Directions:
Examine the entries and show every line in which the word "metal" is found.

***** Information *****

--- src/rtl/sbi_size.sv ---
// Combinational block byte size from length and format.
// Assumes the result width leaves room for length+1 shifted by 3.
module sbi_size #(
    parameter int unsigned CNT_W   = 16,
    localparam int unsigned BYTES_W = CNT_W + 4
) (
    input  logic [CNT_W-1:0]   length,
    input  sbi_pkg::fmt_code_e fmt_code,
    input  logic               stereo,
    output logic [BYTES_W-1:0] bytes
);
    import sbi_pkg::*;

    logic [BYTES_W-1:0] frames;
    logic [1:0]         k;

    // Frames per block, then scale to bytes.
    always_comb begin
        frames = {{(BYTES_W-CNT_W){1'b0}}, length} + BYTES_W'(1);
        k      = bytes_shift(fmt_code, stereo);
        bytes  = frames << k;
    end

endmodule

*****
***** Information *****

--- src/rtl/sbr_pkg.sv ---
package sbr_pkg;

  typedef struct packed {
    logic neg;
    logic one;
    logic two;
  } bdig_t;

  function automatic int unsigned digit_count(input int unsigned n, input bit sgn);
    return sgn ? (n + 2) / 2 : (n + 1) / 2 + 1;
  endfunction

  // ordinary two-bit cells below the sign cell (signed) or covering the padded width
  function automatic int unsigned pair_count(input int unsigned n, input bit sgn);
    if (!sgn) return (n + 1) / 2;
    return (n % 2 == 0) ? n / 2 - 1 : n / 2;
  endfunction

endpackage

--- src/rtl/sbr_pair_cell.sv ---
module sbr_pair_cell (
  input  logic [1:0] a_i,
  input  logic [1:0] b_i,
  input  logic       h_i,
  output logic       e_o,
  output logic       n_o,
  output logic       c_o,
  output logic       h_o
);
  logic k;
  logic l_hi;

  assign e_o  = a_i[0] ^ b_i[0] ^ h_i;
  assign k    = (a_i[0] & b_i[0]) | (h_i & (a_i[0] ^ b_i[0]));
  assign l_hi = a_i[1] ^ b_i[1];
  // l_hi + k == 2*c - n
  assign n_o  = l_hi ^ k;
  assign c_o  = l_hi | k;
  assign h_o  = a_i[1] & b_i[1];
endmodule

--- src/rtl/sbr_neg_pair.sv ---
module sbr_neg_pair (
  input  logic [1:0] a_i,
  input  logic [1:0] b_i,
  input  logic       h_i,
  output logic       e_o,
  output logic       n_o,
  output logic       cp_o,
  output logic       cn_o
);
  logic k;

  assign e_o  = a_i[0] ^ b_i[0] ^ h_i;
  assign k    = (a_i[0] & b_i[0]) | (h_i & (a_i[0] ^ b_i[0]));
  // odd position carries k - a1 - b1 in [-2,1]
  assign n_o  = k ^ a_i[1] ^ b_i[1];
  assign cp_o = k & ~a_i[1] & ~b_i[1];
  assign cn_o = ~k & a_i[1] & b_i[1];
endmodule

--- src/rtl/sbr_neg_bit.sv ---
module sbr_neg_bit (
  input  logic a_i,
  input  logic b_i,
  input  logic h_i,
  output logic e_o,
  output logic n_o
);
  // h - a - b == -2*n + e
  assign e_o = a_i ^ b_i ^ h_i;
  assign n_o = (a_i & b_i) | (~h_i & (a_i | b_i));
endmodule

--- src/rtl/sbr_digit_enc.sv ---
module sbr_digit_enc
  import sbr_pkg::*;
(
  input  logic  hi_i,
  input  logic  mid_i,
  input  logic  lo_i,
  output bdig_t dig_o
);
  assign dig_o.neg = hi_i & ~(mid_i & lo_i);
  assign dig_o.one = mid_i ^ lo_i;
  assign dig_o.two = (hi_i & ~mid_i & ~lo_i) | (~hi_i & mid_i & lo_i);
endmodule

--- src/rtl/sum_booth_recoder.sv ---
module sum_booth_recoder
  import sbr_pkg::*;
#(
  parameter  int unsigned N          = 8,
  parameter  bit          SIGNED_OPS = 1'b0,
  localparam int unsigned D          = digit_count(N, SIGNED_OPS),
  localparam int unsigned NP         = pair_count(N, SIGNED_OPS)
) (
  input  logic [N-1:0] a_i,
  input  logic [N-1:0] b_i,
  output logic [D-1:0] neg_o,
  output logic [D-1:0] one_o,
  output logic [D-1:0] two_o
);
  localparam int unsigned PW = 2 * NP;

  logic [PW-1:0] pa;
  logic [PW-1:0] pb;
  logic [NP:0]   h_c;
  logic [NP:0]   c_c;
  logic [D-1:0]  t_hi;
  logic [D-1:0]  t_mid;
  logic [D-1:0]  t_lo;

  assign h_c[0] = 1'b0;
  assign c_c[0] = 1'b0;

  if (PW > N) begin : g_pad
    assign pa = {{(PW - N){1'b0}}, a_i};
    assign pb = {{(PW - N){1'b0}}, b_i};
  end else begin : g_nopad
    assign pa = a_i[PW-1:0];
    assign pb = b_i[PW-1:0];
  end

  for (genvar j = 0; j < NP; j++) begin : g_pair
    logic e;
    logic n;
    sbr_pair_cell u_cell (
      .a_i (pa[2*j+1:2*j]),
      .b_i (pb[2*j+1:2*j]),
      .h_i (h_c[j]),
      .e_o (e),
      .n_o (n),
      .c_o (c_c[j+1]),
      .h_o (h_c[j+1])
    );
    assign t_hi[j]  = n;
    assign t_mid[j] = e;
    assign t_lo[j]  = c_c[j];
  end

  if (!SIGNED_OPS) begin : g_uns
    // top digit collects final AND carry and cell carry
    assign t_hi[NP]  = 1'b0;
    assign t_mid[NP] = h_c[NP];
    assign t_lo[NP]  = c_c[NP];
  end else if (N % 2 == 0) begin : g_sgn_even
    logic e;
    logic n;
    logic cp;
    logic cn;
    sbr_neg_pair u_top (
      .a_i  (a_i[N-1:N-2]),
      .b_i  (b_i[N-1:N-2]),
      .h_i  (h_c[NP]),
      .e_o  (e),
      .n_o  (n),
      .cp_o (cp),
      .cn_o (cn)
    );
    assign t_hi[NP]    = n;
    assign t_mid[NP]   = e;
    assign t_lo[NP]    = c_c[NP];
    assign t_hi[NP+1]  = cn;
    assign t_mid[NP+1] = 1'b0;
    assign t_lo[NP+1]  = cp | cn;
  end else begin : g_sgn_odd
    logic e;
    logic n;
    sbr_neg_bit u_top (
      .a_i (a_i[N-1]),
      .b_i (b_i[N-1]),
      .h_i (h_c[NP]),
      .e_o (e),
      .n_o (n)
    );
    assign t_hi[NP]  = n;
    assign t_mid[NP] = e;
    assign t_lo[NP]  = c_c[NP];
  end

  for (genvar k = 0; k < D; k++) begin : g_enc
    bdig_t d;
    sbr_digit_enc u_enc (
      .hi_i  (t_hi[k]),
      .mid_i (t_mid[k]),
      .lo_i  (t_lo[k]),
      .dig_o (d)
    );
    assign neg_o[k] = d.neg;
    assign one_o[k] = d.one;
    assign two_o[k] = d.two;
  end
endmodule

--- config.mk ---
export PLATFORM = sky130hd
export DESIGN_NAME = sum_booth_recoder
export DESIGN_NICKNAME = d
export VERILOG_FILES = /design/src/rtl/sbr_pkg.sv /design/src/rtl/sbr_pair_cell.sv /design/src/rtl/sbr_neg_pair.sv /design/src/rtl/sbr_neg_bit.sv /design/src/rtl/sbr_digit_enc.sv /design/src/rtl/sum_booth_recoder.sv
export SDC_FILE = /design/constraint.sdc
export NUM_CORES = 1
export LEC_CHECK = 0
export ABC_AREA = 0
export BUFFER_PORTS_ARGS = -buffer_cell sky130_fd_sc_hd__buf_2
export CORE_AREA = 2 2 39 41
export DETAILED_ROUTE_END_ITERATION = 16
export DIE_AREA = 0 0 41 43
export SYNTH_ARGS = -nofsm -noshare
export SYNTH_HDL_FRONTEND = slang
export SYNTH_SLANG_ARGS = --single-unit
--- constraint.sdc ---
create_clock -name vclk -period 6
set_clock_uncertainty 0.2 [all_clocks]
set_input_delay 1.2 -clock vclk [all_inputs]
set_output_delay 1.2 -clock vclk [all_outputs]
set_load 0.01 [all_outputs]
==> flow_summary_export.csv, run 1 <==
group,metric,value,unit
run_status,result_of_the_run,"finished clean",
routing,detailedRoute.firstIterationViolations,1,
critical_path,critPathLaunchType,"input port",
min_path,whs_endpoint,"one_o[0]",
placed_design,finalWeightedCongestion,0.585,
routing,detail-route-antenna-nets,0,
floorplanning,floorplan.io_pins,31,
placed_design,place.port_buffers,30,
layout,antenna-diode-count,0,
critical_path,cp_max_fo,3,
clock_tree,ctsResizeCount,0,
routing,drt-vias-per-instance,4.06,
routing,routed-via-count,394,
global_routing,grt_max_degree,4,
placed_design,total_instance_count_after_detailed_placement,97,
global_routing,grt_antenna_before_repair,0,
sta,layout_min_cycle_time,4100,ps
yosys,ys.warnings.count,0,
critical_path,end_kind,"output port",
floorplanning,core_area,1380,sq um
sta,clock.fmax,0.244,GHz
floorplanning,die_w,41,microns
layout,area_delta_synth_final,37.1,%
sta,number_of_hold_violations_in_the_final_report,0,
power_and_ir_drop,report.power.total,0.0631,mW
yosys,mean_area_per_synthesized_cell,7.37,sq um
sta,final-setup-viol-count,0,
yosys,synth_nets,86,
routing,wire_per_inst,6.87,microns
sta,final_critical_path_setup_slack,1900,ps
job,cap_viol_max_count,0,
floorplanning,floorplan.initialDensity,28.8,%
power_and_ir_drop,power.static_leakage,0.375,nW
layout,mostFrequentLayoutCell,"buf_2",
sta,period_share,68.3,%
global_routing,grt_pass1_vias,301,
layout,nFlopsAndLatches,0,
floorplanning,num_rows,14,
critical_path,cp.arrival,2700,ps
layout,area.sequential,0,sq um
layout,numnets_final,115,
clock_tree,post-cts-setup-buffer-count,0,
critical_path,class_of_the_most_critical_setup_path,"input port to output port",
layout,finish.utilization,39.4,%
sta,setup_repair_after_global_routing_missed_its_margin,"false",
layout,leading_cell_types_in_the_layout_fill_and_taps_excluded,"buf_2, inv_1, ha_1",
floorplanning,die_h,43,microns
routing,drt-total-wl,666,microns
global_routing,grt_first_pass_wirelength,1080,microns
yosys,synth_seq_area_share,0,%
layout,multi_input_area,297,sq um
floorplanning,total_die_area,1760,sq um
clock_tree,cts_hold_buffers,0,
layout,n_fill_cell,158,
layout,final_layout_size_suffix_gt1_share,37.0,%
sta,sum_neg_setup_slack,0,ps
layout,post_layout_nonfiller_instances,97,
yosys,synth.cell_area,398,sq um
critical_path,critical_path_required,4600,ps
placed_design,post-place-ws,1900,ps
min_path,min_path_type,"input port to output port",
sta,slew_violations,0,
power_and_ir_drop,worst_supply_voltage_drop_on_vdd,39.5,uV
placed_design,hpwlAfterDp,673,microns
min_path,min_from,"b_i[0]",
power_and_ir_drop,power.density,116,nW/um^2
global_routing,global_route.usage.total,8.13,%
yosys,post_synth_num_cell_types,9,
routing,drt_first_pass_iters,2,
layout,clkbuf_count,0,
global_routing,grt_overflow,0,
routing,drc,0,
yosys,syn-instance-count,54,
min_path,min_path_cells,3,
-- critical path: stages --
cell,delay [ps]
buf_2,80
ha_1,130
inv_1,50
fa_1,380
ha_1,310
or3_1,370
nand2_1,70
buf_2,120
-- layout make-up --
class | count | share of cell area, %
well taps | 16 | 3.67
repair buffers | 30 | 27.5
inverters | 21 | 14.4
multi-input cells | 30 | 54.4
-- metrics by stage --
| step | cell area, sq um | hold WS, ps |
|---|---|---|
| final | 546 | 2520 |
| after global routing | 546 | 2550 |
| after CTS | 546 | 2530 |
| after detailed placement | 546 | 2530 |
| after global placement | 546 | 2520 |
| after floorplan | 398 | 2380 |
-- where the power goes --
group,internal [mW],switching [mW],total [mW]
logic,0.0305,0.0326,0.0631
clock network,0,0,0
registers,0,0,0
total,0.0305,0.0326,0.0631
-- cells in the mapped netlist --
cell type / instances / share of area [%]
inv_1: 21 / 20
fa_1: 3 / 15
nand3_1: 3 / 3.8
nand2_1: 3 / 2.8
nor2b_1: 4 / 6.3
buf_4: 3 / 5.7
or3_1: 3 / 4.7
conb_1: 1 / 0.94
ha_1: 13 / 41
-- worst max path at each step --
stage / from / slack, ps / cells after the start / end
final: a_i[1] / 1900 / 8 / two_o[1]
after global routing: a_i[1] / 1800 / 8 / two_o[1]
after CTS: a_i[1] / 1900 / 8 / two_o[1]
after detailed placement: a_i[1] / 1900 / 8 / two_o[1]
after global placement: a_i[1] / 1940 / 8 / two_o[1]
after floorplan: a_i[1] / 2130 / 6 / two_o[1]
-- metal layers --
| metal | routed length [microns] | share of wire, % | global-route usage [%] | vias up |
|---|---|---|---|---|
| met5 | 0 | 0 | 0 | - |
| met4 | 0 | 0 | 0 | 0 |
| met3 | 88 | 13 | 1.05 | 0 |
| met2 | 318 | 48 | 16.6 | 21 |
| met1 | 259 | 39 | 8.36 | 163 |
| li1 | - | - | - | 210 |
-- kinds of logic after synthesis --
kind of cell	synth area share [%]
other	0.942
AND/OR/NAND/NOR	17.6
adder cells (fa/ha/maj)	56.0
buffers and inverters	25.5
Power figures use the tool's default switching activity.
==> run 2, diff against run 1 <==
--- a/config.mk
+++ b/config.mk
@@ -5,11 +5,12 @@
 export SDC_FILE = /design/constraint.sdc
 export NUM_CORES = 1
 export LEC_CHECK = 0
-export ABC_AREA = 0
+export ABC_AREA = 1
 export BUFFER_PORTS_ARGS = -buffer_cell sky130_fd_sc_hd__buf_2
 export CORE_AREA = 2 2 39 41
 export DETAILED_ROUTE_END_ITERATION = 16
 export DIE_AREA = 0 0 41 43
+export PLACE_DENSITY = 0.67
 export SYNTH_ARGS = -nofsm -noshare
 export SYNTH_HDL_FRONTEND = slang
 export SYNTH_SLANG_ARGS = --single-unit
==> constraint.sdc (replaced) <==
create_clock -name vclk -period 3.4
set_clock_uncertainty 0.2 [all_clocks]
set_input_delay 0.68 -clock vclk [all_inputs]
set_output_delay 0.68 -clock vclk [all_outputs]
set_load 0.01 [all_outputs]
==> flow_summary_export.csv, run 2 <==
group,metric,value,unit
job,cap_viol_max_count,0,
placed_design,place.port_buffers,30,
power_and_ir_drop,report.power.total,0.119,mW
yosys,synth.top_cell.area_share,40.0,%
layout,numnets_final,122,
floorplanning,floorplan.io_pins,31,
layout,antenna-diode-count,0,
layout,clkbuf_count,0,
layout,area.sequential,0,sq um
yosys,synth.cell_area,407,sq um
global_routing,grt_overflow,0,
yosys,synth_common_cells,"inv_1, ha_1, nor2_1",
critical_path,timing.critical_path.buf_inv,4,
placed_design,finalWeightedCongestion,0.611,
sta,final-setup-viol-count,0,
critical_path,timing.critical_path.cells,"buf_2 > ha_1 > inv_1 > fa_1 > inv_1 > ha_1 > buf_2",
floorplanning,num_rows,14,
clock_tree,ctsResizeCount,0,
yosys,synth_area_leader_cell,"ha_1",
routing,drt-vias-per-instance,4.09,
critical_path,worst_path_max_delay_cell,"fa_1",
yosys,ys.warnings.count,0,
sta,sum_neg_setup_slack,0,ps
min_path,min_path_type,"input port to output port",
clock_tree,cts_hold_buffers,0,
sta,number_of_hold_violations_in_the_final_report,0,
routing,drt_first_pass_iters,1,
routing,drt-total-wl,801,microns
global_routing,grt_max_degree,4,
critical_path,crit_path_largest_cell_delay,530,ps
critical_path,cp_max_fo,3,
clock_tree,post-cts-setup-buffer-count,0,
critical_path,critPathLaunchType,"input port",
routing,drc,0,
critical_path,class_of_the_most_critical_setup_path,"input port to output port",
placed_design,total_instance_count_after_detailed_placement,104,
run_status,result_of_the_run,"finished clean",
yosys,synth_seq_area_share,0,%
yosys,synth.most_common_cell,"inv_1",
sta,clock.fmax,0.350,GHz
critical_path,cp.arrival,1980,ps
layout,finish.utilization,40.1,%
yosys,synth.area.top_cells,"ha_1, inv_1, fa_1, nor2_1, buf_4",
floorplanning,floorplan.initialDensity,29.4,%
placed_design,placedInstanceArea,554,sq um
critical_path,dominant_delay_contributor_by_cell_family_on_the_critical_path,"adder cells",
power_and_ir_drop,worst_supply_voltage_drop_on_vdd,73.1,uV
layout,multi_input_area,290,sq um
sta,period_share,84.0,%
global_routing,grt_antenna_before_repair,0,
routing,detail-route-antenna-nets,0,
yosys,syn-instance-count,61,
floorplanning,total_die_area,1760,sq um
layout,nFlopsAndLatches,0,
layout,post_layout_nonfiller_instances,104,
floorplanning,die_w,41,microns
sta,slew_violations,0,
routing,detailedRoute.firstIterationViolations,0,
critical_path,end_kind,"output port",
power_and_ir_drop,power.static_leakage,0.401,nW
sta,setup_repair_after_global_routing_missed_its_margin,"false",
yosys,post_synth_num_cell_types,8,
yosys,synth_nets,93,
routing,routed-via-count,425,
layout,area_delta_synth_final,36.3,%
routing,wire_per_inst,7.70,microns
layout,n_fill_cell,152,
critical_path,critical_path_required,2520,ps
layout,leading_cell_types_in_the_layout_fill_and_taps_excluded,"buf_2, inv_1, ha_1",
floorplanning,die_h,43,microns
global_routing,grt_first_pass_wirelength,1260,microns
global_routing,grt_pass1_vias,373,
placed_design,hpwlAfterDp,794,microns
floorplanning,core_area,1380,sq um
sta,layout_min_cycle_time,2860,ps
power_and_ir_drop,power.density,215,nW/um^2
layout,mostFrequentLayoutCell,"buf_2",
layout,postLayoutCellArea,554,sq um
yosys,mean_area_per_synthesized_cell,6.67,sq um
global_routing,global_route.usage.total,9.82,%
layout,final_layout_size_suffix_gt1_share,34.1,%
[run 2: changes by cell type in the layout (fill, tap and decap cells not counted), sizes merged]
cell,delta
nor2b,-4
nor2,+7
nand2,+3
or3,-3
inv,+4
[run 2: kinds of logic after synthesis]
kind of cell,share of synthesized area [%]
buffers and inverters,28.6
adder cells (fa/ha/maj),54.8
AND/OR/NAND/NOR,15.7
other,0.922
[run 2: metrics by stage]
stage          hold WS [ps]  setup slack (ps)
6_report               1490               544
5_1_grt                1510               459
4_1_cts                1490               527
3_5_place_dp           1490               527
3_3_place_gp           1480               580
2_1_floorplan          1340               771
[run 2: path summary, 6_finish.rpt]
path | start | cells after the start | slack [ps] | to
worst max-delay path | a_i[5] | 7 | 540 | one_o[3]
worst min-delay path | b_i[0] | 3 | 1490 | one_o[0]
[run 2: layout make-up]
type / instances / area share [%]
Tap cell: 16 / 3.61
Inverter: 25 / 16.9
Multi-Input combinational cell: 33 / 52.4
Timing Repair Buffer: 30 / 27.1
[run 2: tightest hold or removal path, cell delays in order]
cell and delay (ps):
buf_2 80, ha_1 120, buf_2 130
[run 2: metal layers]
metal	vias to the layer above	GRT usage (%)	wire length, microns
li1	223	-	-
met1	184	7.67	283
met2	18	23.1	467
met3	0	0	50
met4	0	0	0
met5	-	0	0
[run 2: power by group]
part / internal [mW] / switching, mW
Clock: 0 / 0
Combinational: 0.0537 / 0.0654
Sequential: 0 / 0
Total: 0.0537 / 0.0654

*****

Response below:
-- metal layers --
| metal | routed length [microns] | share of wire, % | global-route usage [%] | vias up |
[run 2: metal layers]
metal	vias to the layer above	GRT usage (%)	wire length, microns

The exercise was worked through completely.